> DIRECTIONS: Every line of the entries that holds the word "skew" is to be copied.

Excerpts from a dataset
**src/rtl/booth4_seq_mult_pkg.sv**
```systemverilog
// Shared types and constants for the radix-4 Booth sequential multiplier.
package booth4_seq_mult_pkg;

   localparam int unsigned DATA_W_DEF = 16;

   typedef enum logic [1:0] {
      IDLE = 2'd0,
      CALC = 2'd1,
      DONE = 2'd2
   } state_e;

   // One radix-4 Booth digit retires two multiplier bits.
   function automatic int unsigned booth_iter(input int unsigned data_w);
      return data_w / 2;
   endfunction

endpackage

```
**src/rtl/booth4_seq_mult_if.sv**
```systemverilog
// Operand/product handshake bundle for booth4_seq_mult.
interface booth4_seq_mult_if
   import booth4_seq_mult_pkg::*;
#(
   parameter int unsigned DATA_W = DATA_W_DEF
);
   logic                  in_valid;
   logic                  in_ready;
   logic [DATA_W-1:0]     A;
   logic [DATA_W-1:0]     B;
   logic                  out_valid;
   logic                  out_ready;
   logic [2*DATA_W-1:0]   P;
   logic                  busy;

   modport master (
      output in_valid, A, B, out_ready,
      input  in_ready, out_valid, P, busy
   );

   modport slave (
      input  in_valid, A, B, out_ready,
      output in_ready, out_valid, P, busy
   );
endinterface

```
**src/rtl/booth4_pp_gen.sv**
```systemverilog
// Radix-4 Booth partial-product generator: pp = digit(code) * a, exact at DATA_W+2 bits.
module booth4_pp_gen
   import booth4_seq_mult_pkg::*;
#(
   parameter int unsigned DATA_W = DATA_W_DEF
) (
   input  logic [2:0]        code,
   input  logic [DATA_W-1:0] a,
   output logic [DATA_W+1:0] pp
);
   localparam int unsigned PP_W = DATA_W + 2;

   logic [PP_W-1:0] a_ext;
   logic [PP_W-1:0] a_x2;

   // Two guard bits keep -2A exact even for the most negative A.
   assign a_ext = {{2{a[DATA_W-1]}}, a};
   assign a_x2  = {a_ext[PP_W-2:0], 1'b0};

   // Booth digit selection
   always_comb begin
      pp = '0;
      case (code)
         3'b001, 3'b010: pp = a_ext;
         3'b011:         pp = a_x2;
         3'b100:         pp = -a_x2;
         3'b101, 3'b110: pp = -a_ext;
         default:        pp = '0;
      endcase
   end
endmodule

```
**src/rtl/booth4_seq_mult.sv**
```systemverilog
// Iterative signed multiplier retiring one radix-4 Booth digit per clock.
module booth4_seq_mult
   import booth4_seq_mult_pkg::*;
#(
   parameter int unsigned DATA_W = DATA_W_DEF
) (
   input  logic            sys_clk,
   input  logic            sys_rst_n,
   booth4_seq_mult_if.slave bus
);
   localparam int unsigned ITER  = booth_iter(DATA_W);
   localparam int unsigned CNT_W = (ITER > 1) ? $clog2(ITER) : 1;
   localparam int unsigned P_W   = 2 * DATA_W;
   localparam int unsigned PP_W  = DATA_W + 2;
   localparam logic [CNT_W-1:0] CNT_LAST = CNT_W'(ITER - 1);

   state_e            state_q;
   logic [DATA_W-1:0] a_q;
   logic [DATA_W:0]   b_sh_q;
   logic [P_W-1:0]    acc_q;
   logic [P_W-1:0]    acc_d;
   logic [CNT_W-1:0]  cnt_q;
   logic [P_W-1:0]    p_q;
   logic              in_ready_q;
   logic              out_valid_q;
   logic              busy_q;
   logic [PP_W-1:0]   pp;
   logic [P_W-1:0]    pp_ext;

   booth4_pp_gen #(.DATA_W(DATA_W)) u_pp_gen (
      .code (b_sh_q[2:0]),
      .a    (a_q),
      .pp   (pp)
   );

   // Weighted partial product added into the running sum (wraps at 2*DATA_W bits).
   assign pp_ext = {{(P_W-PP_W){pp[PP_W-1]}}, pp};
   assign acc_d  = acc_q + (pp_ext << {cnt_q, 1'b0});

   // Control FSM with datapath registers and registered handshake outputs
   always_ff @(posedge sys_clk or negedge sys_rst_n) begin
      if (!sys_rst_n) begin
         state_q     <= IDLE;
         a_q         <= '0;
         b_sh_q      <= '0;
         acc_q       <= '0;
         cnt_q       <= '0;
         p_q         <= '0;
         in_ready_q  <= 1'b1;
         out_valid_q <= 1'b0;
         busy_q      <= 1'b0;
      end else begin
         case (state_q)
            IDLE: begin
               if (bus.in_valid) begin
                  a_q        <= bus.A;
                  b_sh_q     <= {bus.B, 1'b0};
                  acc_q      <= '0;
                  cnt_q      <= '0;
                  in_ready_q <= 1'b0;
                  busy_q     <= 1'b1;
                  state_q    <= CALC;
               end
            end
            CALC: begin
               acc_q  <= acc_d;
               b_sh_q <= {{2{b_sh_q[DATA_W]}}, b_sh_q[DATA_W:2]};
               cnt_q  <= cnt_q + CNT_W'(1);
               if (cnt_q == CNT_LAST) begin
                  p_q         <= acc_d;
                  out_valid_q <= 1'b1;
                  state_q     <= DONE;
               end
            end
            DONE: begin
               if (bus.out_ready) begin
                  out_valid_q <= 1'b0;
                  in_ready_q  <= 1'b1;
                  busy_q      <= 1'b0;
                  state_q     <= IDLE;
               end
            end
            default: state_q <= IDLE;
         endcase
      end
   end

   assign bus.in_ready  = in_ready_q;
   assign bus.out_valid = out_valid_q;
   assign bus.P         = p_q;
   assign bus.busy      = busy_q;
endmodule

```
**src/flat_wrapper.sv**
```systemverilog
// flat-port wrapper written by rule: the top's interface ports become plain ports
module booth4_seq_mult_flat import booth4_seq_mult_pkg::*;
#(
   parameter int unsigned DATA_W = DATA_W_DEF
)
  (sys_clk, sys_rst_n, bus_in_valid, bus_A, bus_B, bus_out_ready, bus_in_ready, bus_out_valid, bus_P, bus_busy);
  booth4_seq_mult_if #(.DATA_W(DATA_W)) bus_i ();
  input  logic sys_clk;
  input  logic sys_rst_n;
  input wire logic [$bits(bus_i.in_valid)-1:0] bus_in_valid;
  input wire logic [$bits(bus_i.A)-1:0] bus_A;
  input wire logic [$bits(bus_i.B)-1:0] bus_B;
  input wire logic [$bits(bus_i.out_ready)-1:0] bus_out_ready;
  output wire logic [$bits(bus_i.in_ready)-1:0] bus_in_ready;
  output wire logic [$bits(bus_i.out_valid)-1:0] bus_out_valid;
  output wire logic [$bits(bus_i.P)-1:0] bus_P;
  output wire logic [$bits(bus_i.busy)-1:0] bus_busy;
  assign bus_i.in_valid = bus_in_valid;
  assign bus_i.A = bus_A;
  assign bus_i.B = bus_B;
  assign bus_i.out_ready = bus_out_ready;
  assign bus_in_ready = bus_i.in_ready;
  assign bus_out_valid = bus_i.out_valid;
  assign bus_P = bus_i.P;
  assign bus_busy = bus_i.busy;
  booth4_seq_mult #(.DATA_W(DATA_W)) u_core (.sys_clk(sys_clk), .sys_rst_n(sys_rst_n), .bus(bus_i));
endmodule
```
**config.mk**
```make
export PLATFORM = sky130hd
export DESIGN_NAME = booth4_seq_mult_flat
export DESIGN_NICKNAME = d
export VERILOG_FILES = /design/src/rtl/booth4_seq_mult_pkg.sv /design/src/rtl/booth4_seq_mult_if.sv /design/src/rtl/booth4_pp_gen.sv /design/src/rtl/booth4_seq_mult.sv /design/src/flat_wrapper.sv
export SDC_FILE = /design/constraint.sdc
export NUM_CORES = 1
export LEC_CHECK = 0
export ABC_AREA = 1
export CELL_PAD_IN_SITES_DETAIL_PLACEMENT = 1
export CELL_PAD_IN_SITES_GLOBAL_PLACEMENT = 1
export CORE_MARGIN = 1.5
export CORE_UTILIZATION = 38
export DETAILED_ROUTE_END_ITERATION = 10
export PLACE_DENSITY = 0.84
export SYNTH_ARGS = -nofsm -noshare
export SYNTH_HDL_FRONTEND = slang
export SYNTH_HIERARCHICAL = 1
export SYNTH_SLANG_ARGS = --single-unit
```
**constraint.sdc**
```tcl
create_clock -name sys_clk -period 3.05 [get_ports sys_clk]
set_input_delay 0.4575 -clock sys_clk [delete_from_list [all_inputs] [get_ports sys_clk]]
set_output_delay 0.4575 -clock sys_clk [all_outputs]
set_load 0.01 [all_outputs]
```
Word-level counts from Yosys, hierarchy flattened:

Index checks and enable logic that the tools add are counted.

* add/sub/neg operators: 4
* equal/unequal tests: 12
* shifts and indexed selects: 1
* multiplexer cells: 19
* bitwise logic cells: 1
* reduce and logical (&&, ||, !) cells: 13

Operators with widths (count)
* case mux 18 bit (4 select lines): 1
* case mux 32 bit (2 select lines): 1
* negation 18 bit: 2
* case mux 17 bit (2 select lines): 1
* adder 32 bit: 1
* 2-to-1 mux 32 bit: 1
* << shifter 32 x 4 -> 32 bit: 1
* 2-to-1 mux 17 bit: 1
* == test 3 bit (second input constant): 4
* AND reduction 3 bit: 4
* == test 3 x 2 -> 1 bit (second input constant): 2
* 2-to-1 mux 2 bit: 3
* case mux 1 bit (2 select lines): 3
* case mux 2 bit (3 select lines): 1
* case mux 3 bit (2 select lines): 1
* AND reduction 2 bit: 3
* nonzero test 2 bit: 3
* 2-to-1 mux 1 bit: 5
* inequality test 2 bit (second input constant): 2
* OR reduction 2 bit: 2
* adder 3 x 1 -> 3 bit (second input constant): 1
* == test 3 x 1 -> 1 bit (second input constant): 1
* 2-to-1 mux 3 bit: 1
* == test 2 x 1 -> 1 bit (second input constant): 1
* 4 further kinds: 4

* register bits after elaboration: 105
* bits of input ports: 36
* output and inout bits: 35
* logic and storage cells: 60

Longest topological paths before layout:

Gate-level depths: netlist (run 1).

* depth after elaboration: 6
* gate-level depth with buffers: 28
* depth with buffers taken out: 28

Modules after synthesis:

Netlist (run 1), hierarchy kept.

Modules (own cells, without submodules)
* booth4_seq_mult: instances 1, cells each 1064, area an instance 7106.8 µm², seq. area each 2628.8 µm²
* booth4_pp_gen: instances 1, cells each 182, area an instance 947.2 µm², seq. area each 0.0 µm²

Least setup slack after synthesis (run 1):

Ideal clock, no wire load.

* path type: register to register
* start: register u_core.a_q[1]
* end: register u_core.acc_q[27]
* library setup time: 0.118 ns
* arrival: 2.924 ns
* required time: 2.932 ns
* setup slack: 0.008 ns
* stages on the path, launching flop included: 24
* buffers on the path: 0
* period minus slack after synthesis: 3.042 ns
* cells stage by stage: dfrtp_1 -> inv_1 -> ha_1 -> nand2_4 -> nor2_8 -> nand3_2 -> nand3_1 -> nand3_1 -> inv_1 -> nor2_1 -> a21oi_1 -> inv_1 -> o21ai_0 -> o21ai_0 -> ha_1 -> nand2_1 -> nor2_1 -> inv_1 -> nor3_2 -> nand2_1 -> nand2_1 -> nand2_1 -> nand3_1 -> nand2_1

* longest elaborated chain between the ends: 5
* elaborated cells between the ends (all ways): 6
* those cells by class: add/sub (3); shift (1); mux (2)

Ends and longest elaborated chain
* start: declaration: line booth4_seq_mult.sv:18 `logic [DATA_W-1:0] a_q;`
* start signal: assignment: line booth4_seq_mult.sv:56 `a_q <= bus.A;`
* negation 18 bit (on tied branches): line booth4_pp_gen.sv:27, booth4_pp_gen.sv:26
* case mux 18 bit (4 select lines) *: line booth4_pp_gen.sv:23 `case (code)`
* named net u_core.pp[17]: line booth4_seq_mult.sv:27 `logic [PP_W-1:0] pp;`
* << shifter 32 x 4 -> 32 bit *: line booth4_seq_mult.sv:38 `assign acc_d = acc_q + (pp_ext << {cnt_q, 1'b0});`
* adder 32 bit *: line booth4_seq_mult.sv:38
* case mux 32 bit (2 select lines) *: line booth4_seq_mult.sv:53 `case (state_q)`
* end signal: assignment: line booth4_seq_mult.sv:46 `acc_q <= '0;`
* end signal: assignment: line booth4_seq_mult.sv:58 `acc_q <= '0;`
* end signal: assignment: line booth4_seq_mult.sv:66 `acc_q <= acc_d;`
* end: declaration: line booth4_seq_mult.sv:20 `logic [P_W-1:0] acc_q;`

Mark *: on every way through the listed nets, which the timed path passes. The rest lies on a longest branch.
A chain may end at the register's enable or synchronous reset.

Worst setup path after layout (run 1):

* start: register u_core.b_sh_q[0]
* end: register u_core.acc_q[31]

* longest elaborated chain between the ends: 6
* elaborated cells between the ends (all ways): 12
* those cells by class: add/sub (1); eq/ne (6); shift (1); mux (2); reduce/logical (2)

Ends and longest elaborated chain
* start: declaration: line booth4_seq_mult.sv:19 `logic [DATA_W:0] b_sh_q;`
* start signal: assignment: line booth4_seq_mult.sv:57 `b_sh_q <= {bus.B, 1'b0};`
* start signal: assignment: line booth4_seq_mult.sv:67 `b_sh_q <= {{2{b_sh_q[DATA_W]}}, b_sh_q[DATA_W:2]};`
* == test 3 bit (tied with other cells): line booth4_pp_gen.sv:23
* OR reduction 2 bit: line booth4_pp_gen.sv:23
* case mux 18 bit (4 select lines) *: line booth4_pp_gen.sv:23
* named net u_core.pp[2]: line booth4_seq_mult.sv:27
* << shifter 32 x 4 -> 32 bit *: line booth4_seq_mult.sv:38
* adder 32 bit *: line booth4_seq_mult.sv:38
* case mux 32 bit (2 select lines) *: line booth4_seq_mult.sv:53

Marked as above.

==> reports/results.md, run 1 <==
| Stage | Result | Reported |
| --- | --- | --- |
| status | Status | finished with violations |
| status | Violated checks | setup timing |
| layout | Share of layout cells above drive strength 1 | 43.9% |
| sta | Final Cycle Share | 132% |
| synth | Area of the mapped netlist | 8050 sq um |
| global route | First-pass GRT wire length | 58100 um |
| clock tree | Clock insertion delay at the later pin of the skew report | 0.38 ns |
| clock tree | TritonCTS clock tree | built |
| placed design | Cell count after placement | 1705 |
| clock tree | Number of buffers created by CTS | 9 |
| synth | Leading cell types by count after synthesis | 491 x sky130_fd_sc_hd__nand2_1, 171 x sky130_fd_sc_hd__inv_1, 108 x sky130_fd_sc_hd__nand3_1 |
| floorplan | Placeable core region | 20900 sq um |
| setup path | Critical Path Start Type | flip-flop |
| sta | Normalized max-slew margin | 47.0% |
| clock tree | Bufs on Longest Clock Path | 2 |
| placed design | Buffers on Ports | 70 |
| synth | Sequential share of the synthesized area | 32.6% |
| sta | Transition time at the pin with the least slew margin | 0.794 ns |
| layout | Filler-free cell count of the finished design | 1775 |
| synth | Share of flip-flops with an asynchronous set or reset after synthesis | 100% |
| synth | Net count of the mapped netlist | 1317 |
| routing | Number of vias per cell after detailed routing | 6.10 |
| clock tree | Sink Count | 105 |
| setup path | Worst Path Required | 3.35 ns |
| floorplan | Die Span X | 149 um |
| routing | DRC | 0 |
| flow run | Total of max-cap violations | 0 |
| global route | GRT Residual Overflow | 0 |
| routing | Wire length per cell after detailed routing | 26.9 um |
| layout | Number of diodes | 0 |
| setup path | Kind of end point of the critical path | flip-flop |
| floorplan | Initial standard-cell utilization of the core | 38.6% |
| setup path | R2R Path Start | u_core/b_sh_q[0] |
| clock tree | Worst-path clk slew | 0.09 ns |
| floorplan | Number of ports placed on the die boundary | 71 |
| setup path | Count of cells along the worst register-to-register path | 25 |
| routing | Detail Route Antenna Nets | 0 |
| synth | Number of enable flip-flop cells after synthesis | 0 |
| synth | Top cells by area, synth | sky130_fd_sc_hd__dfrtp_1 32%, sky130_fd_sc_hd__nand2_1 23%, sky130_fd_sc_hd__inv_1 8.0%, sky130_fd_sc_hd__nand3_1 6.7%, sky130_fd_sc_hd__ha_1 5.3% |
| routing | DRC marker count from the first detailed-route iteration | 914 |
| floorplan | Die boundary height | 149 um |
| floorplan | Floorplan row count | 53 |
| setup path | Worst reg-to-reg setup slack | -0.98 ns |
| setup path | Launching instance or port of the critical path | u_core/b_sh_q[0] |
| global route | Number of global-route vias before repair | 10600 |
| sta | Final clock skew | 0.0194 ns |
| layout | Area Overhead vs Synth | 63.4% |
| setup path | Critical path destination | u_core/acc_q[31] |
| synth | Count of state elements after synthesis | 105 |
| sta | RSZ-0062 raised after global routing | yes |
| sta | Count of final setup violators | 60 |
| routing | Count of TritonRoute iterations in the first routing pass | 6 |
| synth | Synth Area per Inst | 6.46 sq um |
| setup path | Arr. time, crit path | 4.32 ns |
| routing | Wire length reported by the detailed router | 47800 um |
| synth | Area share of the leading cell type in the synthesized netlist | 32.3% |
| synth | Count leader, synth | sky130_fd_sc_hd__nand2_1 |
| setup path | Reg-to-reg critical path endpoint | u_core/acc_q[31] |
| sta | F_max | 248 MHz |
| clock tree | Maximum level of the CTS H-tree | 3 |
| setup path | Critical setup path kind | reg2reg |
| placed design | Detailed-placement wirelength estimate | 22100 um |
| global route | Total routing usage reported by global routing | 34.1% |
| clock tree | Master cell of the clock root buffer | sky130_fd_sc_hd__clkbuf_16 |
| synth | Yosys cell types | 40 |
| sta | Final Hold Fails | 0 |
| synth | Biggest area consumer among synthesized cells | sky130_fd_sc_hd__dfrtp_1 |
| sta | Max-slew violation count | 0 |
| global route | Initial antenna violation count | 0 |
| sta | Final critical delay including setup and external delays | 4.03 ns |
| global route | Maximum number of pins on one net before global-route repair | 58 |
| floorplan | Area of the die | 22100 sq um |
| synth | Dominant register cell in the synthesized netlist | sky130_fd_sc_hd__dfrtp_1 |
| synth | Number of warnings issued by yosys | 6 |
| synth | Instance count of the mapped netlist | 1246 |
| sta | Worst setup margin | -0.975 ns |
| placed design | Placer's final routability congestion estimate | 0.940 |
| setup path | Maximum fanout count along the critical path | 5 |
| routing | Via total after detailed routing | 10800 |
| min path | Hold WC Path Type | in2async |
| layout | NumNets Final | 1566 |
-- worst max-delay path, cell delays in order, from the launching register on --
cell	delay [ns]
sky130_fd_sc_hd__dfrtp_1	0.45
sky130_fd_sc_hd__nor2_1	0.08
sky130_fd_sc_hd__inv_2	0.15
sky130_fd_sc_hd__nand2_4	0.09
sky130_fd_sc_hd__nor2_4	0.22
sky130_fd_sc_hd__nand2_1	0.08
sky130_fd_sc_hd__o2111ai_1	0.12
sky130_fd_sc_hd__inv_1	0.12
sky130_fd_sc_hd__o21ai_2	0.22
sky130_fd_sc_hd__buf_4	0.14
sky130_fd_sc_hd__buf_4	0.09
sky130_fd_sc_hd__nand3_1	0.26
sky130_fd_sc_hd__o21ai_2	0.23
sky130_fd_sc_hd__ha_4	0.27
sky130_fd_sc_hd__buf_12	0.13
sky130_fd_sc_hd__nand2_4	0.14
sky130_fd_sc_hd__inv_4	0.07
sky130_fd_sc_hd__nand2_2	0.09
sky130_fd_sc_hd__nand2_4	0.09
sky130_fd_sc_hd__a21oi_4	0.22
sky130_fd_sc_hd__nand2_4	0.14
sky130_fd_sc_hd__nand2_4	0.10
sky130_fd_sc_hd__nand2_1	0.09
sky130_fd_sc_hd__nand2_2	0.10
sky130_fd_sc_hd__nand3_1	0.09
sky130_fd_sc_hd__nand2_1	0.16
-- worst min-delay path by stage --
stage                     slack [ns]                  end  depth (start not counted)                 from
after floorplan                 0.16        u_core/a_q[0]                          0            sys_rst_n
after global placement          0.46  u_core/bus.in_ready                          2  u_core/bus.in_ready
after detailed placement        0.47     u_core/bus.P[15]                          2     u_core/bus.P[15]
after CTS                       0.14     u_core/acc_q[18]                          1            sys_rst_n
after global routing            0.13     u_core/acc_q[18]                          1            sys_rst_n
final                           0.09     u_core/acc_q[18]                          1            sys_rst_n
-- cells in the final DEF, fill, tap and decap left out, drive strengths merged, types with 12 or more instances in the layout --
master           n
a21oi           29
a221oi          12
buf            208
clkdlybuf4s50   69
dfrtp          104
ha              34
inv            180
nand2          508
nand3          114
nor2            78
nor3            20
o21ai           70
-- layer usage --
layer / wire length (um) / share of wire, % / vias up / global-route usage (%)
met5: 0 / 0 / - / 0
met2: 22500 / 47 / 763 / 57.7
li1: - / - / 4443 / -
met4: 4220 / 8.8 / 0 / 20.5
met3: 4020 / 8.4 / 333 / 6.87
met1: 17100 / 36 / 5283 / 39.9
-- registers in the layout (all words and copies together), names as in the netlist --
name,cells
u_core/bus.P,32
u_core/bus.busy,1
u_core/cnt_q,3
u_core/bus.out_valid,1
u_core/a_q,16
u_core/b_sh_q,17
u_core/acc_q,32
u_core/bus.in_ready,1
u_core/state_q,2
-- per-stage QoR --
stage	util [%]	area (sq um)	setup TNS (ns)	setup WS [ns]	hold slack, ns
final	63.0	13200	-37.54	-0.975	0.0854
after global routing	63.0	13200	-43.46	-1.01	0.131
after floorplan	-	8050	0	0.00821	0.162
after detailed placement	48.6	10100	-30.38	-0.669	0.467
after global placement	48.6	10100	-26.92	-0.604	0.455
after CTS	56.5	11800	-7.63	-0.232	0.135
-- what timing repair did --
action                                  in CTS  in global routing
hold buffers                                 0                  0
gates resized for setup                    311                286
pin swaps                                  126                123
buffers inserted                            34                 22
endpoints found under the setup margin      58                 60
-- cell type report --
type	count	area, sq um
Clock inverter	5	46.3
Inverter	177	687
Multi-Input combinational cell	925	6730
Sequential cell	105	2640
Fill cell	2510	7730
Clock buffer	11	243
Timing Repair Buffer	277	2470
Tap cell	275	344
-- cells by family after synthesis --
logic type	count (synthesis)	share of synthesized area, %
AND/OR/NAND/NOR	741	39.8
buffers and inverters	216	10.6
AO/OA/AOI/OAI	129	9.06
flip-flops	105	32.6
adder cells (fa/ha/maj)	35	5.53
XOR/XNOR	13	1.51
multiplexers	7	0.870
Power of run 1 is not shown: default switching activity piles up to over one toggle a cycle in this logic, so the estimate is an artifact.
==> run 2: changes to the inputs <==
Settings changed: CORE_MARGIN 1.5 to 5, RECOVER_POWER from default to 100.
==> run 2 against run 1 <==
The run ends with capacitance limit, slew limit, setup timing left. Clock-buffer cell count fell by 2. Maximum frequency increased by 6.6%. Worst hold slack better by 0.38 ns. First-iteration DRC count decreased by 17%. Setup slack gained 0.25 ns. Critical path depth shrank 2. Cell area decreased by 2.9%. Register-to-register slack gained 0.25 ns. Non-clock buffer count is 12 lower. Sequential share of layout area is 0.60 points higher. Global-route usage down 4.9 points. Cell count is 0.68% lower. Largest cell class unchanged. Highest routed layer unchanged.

> ANSWER TO THE EXERCISE:
| clock tree | Clock insertion delay at the later pin of the skew report | 0.38 ns |
| sta | Final clock skew | 0.0194 ns |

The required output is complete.